I was struck, while compiling the series on corporate factors that affect profitability, with the contrast between my thesis and what has been going on in the energy sector. As gas prices have risen rapidly in August and September of 2021 due to a post(ish)-COVID resurgence in demand a number of retail energy suppliers in the UK have folded and many more are facing the same fate.
I wondered why they hadn’t been able to survive longer presuming they had made significantly higher than expected profits during the pandemic. After all prices fell during 2020 and for most of these suppliers, demand would have been as high, if not higher, as they mainly supply domestic customers.
Had all these profits from 2020 been taken in large dividends, I wondered to myself (naively as it turns out), leaving these companies without the reserves to trade through the surge in prices?
But before we come to that, let’s just address the scale of the price shift over the last two years. Pre-pandemic, the wholesale price of gas was approximately 70p per therm. During the pandemic, the price fell to around 10p per therm, thats an 86% decrease. Right now they area at 160p per therm.
Now, maybe I’m in a minority, but I don’t remember my energy bills being reduced during 2020. And I’m fine with that. There is huge volatility in wholesale price of energy, particularly gas, and as consumers we are protected from that by retail tariffs. When the wholesale price goes down, the energy companies can earn more, allowing them to shoulder the burden when the wholesale price goes up. And hopefully we all come out about even. So how is it that 9 months of wholesale prices lower than pre-pandemic levels did not allow energy companies to absorb a steep, but so far short-term, increase in wholesale prices?
What were the profits from 2020 used for?
Well it wasn’t used to pay large dividends to shareholders, at least not in the case of the companies that have already gone bust.
They didn’t pay any dividends.
Because they have never been profitable, not in the whole existence of these companies. That is pretty much the case for People’s Energy, Utility Point, Bulb and even some of those companies still trading and expressing their viability.
That’s why a sudden uptick in wholesale prices has been so damaging, so quickly – they just didn’t have the reserves to weather the storm. And, those that have gone to the wall already clearly didn’t have investors prepared to pump in even more cash.
These are companies that have been growing rapidly and haven’t turned a profit in nearly ten years. Take Bulb, for example. Bulb was incorporated in 2013, so they have been trading in one guise or another for at least 8 years. In 2016 their revenue was around £800K and they spent twice as much.
They increased their revenues from £10M in 2017 to £183M in 2018 and to £1.5B in 2020. This might be seen as an incredible success story except for the fact that in the same years, they made pre-tax losses of £1.9M, £24M and £63M, respectively.
The race to achieve market share appears to have overtaken the need to achieve profitability.

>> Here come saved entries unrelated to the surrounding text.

### src/rtl/jam_pkg.sv
// jam_pkg: shared constants and FSM state type for the cost-ROM arbiter
//   NREQ      default requester count
//   MAX_BURST default maximum lookups per grant
//   AW        worker/job address width
//   CW        cost data width
package jam_pkg;
   localparam int NREQ      = 4;
   localparam int MAX_BURST = 8;
   localparam int AW        = 3;
   localparam int CW        = 7;
   typedef enum logic {IDLE, LOCK} state_t;
endpackage

### src/rtl/jam_rr_pick.sv
// jam_rr_pick: round-robin search starting at ptr and wrapping
//   req  in   per-requester request vector
//   ptr  in   index searched first
//   win  out  one-hot winner (0 when req==0)
//   idx  out  winner index (0 when req==0)
module jam_rr_pick #(
   parameter int N = 4,
   localparam int PW = $clog2(N)
) (
   input  logic [N-1:0]  req,
   input  logic [PW-1:0] ptr,
   output logic [N-1:0]  win,
   output logic [PW-1:0] idx
);
   // Scan from the farthest position back to ptr so the closest match wins.
   always_comb begin
      win = '0;
      idx = '0;
      for (int k = N - 1; k >= 0; k--) begin
         if (req[(int'(ptr) + k) % N]) begin
            idx = PW'((int'(ptr) + k) % N);
            win = N'(1) << ((int'(ptr) + k) % N);
         end
      end
   end
endmodule

### src/rtl/jam_cost_arbiter.sv
// jam_cost_arbiter: round-robin burst arbiter sharing one cost ROM port
//   CLK, RST   clock and asynchronous active-high reset
//   req, last  per-requester lookup request and end-of-burst mark
//   req_w/j    packed 3-bit worker/job indices, requester i at [3i+2:3i]
//   gnt        one-hot grant, transfer when req[i] & gnt[i]
//   W, J       registered ROM address; Cost is the combinational ROM data
//   rsp_valid  one-hot strobe two cycles after a transfer, rsp_cost with it
//   busy       lock held or a lookup still in the pipeline
module jam_cost_arbiter
   import jam_pkg::*;
#(
   parameter int NREQ      = jam_pkg::NREQ,
   parameter int MAX_BURST = jam_pkg::MAX_BURST
) (
   input  logic              CLK,
   input  logic              RST,
   input  logic [NREQ-1:0]   req,
   input  logic [NREQ-1:0]   last,
   input  logic [3*NREQ-1:0] req_w,
   input  logic [3*NREQ-1:0] req_j,
   output logic [NREQ-1:0]   gnt,
   output logic [AW-1:0]     W,
   output logic [AW-1:0]     J,
   input  logic [CW-1:0]     Cost,
   output logic [NREQ-1:0]   rsp_valid,
   output logic [CW-1:0]     rsp_cost,
   output logic              busy
);
   localparam int PW = $clog2(NREQ);
   localparam int BW = $clog2(MAX_BURST + 1);

   state_t          state;
   logic [PW-1:0]   ptr, owner, pick_idx, win;
   logic [BW-1:0]   beats;
   logic [NREQ-1:0] pick_oh, own_oh, tag;
   logic            xfer;

   function automatic logic [PW-1:0] nxt(input logic [PW-1:0] i);
      return (int'(i) == NREQ - 1) ? '0 : i + 1'b1;
   endfunction

   jam_rr_pick #(.N(NREQ)) u_pick (
      .req (req),
      .ptr (ptr),
      .win (pick_oh),
      .idx (pick_idx)
   );

   assign own_oh = NREQ'(1) << owner;
   assign gnt    = RST ? '0 : (state == LOCK) ? (req[owner] ? own_oh : '0) : pick_oh;
   assign win    = (state == LOCK) ? owner : pick_idx;
   assign xfer   = |(req & gnt);
   // tag marks a transfer one cycle ago, rsp_valid one two cycles ago
   assign busy   = (state == LOCK) || |tag || |rsp_valid;

   always_ff @(posedge CLK or posedge RST) begin
      if (RST) begin
         state     <= IDLE;
         ptr       <= '0;
         owner     <= '0;
         beats     <= '0;
         W         <= '0;
         J         <= '0;
         tag       <= '0;
         rsp_valid <= '0;
         rsp_cost  <= '0;
      end else begin
         tag       <= xfer ? gnt : '0;
         rsp_valid <= tag;
         if (|tag) rsp_cost <= Cost;
         if (xfer) begin
            W <= req_w[3*win +: 3];
            J <= req_j[3*win +: 3];
            if (state == IDLE) begin
               if (last[win]) ptr <= nxt(win);
               else begin
                  state <= LOCK;
                  owner <= win;
                  beats <= BW'(1);
               end
            end else if (last[owner] || beats == BW'(MAX_BURST - 1)) begin
               state <= IDLE;
               ptr   <= nxt(owner);
               beats <= '0;
            end else beats <= beats + 1'b1;
         end
      end
   end
endmodule

### config.mk
export PLATFORM = sky130hd
export DESIGN_NAME = jam_cost_arbiter
export DESIGN_NICKNAME = d
export VERILOG_FILES = /design/src/rtl/jam_pkg.sv /design/src/rtl/jam_rr_pick.sv /design/src/rtl/jam_cost_arbiter.sv
export SDC_FILE = /design/constraint.sdc
export NUM_CORES = 1
export LEC_CHECK = 0
export BUFFER_PORTS_ARGS = -buffer_cell sky130_fd_sc_hd__buf_2
export CORE_MARGIN = 1
export CORE_UTILIZATION = 30
export CTS_CLUSTER_DIAMETER = 30
export DETAILED_ROUTE_END_ITERATION = 12
export PLACE_DENSITY_LB_ADDON = 0.2
export SETUP_SLACK_MARGIN = 0.15
export SYNTH_ARGS = -nofsm -noshare
export SYNTH_HDL_FRONTEND = slang
export SYNTH_SLANG_ARGS = --single-unit
### constraint.sdc
create_clock -name CLK -period 5.8 [get_ports CLK]
set_input_delay 0.58 -clock CLK [delete_from_list [all_inputs] [get_ports CLK]]
set_output_delay 0.58 -clock CLK [all_outputs]
set_load 0.05 [all_outputs]
==> metrics.yaml, run 1 <==
crit_chain: "inv_2 -> ha_1 -> mux2i_1 -> o22ai_1 -> a2111oi_0 -> o21ai_1 -> a222oi_1 -> nand2_2 -> nor3b_4 -> mux2_4"
die_h_um: 90.2
leakagePower_nw: 1.42
wirelength_um: 5370
grt_pass1_wl_um: 9170
placed_area_mm2: 0.00273
critPathMaxStageDelay_ns: 0.88
worstSetupEndpointType: "flop"
crit_slowest_cell: "dfrtp_1"
crit_type: "flop to flop"
clock_sinks: 30
setup_tns_ns: 0
dieArea_mm2: 0.00813
final_hold_viol_count: 0
drv_cap: 0
pre_cts_slack_ns: 1.36
stdcell_area_mm2: 0.00287
powerDensity_mw_per_mm2: 670
remaining_drc_errors: 0
drive_above_1_share_pct: 37.7
power_frac_clock_pct: 13.7
avgSynthCellArea_um2: 10.1
p_comb_share_pct: 65.0
switching_power_w: 0.000933
worstPathRequired_ns: 5.96
placed_cells_incl_taps: 383
clk_pin_slew_ns: 0.07
seq_power_share_pct: 21.3
grt_pass1_vias: 1893
rsz0062_at_grt: "false"
wl_per_cell_um: 13.7
layout_setup_ws_ns: 1.33
ir_drop_v: 0.000220
worstPathArrival_ns: 4.63
fmax_mhz: 224
status: "complete, no violations"
fin_nets: 345
syn_area_mm2: 0.00233
viasPerCell: 5.04
path_delay_family: "compound AO/OA/AOI/OAI gates"
cts_tree: "built"
area_growth_pct: 23.0
worst_slew_pin_slew_ns: 0.826
cts_root_buffer: "clkbuf_8"
synthFlopType: "dfrtp_1"
fp-row-count: 31
gr-usage-all-layers_pct: 13.9
start_kind: "flop"
antenna_found_initial: 0
start_util_pct: 31.6
sw_frac_of_total_pct: 48.5
cp_num_buf_inv: 1
antenna_violating_nets_post_route: 0
cellInternalPower_w: 0.000989
critPathMaxFanout: 25
period_needed_ns: 4.47
p_total_w: 0.00192
syn_nets: 285
post_cts_buffers: 0
fin_crit_sh_pct: 77.1
place_hpwl_um: 3990
boundaryPins: 63
cts_resized: 0
grt_max_degree: 26
core_mm2: 0.00737
cts-buffers-inserted: 5
ys_seq_elements: 30
slew_violations: 0
gr-total-overflow: 0
clock_path_buffers: 2
drt-initial-drc-count: 94
yosysWarnings: 0
vias: 1970
finalClockSkew_ns: 0.00644
die_w_um: 90.2
yosysSeqAreaShare_pct: 32.2
num_antenna_cells: 0
relSlewSlack_pct: 44.9
hold_class: "primary input to async pin"
synth-async-reset-ratio_pct: 100
fin_cells: 391
place_congestion: 0.864
drtPass1Iterations: 4
yosysUniqueCellTypes: 48
cts_max_level: 2
numPortBuffers: 62
clk_latency_ns: 0.28
hold_buffers: 0
synth-edff-count: 0
synth_cells: 231
setup_viol: 0
[synthesized netlist by cell type (2+ instances only)]
| master | number | area (um^2) |
|---|---|---|
| a21o_1 | 3 | 22.5 |
| a21oi_1 | 7 | 35.0 |
| a31o_2 | 3 | 26.3 |
| a31oi_1 | 2 | 12.5 |
| and2_1 | 4 | 25.0 |
| and3_1 | 7 | 43.8 |
| buf_2 | 6 | 30.0 |
| buf_6 | 3 | 33.8 |
| clkbuf_1 | 4 | 15.0 |
| dfrtp_1 | 30 | 751 |
| ha_1 | 13 | 163 |
| inv_1 | 12 | 45.0 |
| mux2_2 | 18 | 203 |
| mux2_4 | 4 | 60.1 |
| mux2i_1 | 30 | 300 |
| mux4_2 | 3 | 67.6 |
| nand2_1 | 17 | 63.8 |
| nand2b_1 | 5 | 31.3 |
| nand3_1 | 4 | 20.0 |
| nor2_1 | 9 | 33.8 |
| nor2b_1 | 3 | 18.8 |
| nor3_1 | 2 | 10.0 |
| nor4_1 | 3 | 18.8 |
| o211ai_1 | 6 | 45.0 |
| o21ai_0 | 3 | 15.0 |
| o21ai_1 | 3 | 15.0 |
| o22ai_1 | 5 | 31.3 |
| or2_2 | 2 | 12.5 |
[per-layer routing]
| metal | up-vias | track usage [%] | routed length [um] |
|---|---|---|---|
| li1 | 971 | - | - |
| met2 | 62 | 22.6 | 2470 |
| met4 | 0 | 2.96 | 16 |
| met1 | 935 | 18.4 | 2570 |
| met5 | - | 0 | 0 |
| met3 | 2 | 3.81 | 314 |
[stage by stage]
step,hold slack [ns],utilization (%)
3_5_place_dp,0.364,37.0
6_report,0.319,38.9
2_1_floorplan,0.354,-
3_3_place_gp,0.363,37.0
4_1_cts,0.324,38.9
5_1_grt,0.365,38.9
[path summary, 6_finish.rpt]
kind / depth (start not counted) / endpoint / slack (ns) / from
max: 10 / ptr[0] / 1.33 / ptr[0]
min: 2 / W[2] / 0.32 / RST
max reg2reg: 10 / ptr[0] / 1.33 / ptr[0]
min reg2reg: 0 / rsp_valid[1] / 0.38 / tag[1]
max in group asynchronous: 3 / rsp_cost[6] / 4.80 / RST
min in group CLK: 0 / rsp_valid[1] / 0.38 / tag[1]
[worst reg2reg max path, stage by stage (launching register included)]
cell and delay (ns):
dfrtp_1 0.88, inv_2 0.29, ha_1 0.59, mux2i_1 0.43
o22ai_1 0.16, a2111oi_0 0.49, o21ai_1 0.21, a222oi_1 0.39
nand2_2 0.33, nor3b_4 0.28, mux2_4 0.31
[state kept, by name, indices dropped and copies added (netlist names)]
signal,flops
owner,2
ptr,2
W,3
tag,4
beats,4
rsp_valid,4
J,3
rsp_cost,7
state,1
[power by group through the flow]
stage,logic [W],registers (W),clock network (W)
2_1_floorplan,0.000856,0.000560,0
3_3_place_gp,0.00125,0.000411,0
3_5_place_dp,0.00126,0.000411,0
4_1_cts,0.00126,0.000409,0.000269
5_1_grt,0.00136,0.000428,0.000283
6_report,0.00125,0.000409,0.000264
[cell usage in the layout (no fill, tap or decap), drive strengths merged, types with 5 or more instances in the layout]
cell    instances
buf            66
dfrtp          30
mux2i          30
mux2           22
nand2          18
ha             13
inv            13
nor2            9
a21oi           7
and3            7
o211ai          6
clkbuf          6
o21ai           6
o22ai           5
nand2b          5
[cell families (layout without fill, tap and decap cells)]
logic type      count (synthesis)  in the layout  synth area share [%]
compound gates                 47             47                  14.6
xor+xnor                        1              1                 0.376
fa+ha+maj                      13             13                  6.97
buf+inv                        26             87                  5.47
flops                          30             30                  32.2
mux                            55             55                  27.0
simple gates                   59             59                  13.3
[layout make-up]
class	instances	area, um^2
tap	99	124
clock inverter	2	60.1
clock buffer	6	82.6
inverter	13	48.8
fill	738	4500
sequential	30	751
timing repair buffer	66	340
multi-input combinational	175	1460
Note: power is estimated with default switching activity, not from simulation.
==> run 2: changes to the inputs <==
==> constraint.sdc (replaced) <==
create_clock -name CLK -period 4 [get_ports CLK]
set_input_delay 0.4 -clock CLK [delete_from_list [all_inputs] [get_ports CLK]]
set_output_delay 0.4 -clock CLK [all_outputs]
set_load 0.05 [all_outputs]
==> run 2 against run 1 <==
Effect of this change: cell count grew 1.5%; via count shrank 0.76%; routed wire length is 0.71% higher; clock skew shrank 0.0034 ns; maximum frequency rose by 29%; combinational power is 54% higher; total power increased by 41%; die area unchanged; clock power down 5%; flip-flop and latch count is the same; sequential share of layout area about the same; largest cell class unchanged.
==> metrics.yaml, run 2 (synthesized netlist as in run 1, its figures left out) <==
core_mm2: 0.00737
die_h_um: 90.2
gr-usage-all-layers_pct: 14.1
status: "complete, no violations"
drive_above_1_share_pct: 38.9
place_hpwl_um: 4100
drtPass1Iterations: 4
path_delay_family: "compound AO/OA/AOI/OAI gates"
cp_num_buf_inv: 3
fp-row-count: 31
clock_sinks: 30
crit_slowest_cell: "ha_1"
fin_crit_sh_pct: 86.5
vias: 1955
clk_pin_slew_ns: 0.06
setup_viol: 0
grt_max_degree: 25
clock_path_buffers: 2
cts_max_level: 2
whs_ns: 0.211
antenna_found_initial: 0
worstSetupEndpointType: "flop"
die_w_um: 90.2
leakagePower_nw: 1.42
relSlewSlack_pct: 56.5
cts_root_buffer: "clkbuf_8"
grt_pass1_vias: 1924
fin_nets: 351
ir_drop_v: 0.000338
wirelength_um: 5410
numPortBuffers: 62
start_kind: "flop"
worstPathRequired_ns: 4.17
gr-total-overflow: 0
final_hold_viol_count: 0
drt-initial-drc-count: 131
num_antenna_cells: 0
cts_tree: "built"
worst_slew_pin_slew_ns: 0.651
area_growth_pct: 22.9
setup_tns_ns: 0
p_total_w: 0.00272
period_needed_ns: 3.46
final_cell_mix: "buf_2, dfrtp_1, mux2i_1"
fmax_mhz: 289
critPathMaxFanout: 11
slew_violations: 0
remaining_drc_errors: 0
layout_setup_ws_ns: 0.540
antenna_violating_nets_post_route: 0
crit_chain: "inv_1 -> ha_1 -> mux2_4 -> mux2_2 -> a2111oi_1 -> o21ai_1 -> a222oi_1 -> nand2_2 -> buf_4 -> buf_4 -> mux2_4"
top_register: "rsp_cost"
grt_pass1_wl_um: 9260
wl_per_cell_um: 13.6
powerDensity_mw_per_mm2: 949
critPathMaxStageDelay_ns: 0.51
boundaryPins: 63
pre_cts_slack_ns: 0.403
start_util_pct: 31.6
place_congestion: 0.817
hold_class: "primary input to async pin"
dieArea_mm2: 0.00813
layout_commonest_cell: "buf_2"
fin_util_pct: 38.9
worstPathArrival_ns: 3.63
largest_reg_flops: 7
drv_cap: 0
rsz0062_at_grt: "false"
finalClockSkew_ns: 0.00300
viasPerCell: 4.92
cts-buffers-inserted: 5
crit_type: "flop to flop"
clk_latency_ns: 0.28
-- run 2: cell types whose count changed in the layout (fill, tap and decap cells not counted) --
| cell | previous run | this run |
|---|---|---|
| buf_4 | 4 | 10 |
| clkinv_2 | 0 | 1 |
| clkbuf_1 | 0 | 1 |
| mux2i_1 | 30 | 29 |
| mux2i_2 | 0 | 1 |
| bufinv_16 | 2 | 0 |
-- run 2: routing by layer --
layer,GRT usage [%],vias up,wire length (um)
li1,-,978,-
met1,20.0,895,2680
met2,21.0,72,2330
met3,3.05,10,305
met4,5.11,0,89
met5,0,-,0
-- run 2: final timing paths --
path                       slack, ns  cells past startpoint           end    start
hold reg to reg                 0.37                      0  rsp_valid[2]   tag[2]
hold / removal                  0.21                      2        ptr[1]      RST
min in group CLK                0.35                      2   rsp_cost[4]  Cost[4]
setup reg to reg                0.54                     11          J[0]   ptr[1]
max in group asynchronous       3.11                      3  rsp_valid[0]      RST
setup / recovery                0.54                     11          J[0]   ptr[1]
-- run 2: where the power goes --
group	switching [W]	internal [W]	leakage, nW
logic	0.00114	0.000777	1.00
clock network	0.000112	0.000139	0.0482
registers	0.000104	0.000443	0.371
-- run 2: final cells by class --
type	count	area, um^2
well taps	99	124
repair buffers	72	385
inverters	13	48.8
clock inverters	1	5.00
flip-flops and latches	30	751
fillers	755	4500
multi-input cells	175	1470
clock buffers	7	86.3
-- run 2: stage by stage --
step,cell area [um^2],std cells
after floorplan,2330,231
after detailed placement,2750,386
after CTS,2840,394
after global placement,2750,386
final,2870,397
after global routing,2870,397
-- run 2: repair_timing --
| action | in CTS | in global routing |
|---|---|---|
| buffers inserted | 0 | 3 |
| resized for setup | 0 | 1 |
| hold buffers | 0 | 0 |
| setup endpoints to repair | 0 | 2 |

I don’t know what this means for consumers. Does it mean that we have been getting cheap energy because many of the 70+ retail energy providers are prepared to sell energy at an unsustainably low price under-cutting those providers trying to sell energy at a sustainably profitable price? If this is the case, as the number of providers shrinks we can expect energy prices to increase. But this is not a story of market competition benefiting consumers by keeping prices down. It is a story of a market seriously skewed by investors propping up unsustainable companies. We consumers have no doubt benefited in the short term, but we are probably in for some mid-term pain.
And who are these investors that are prepared to keep pumping money into companies that have long-term plans to be unprofitable? And not just unprofitable, but increasingly unprofitable year on year. What evidence do they have that these companies will tip over the edge into profitability at some point in their future? Have any retail energy providers done so? Please, let me know if you are aware of one. Or more.
If I was a conspiratorialist, I might wonder if these investors are intent on keeping us hooked on hydrocarbon fuels. Because low energy prices from gas, oil and coal reduces the public desire to switch to renewables. But in a world in which public opinion is swinging, or has swung, towards greener energy solutions, can this continue? In which case, is this the real pressure causing retail energy providers to fold. In other words, the energy price rise may have been the bullet, but it is the investors that eventually pulled the trigger and killed their long-sickening calves.
On an unrelated point, many of these companies appear to have sold energy contracts based on green credentials and renewable sources. Why is it then that the gas price has been so catastrophic for them? I realise there are good explanations based on the structure of the national grid supply, but this must further bring into question the viability of some of these companies.
It seems the sector is looking for government bailouts. I have my opinion on that. What’s yours?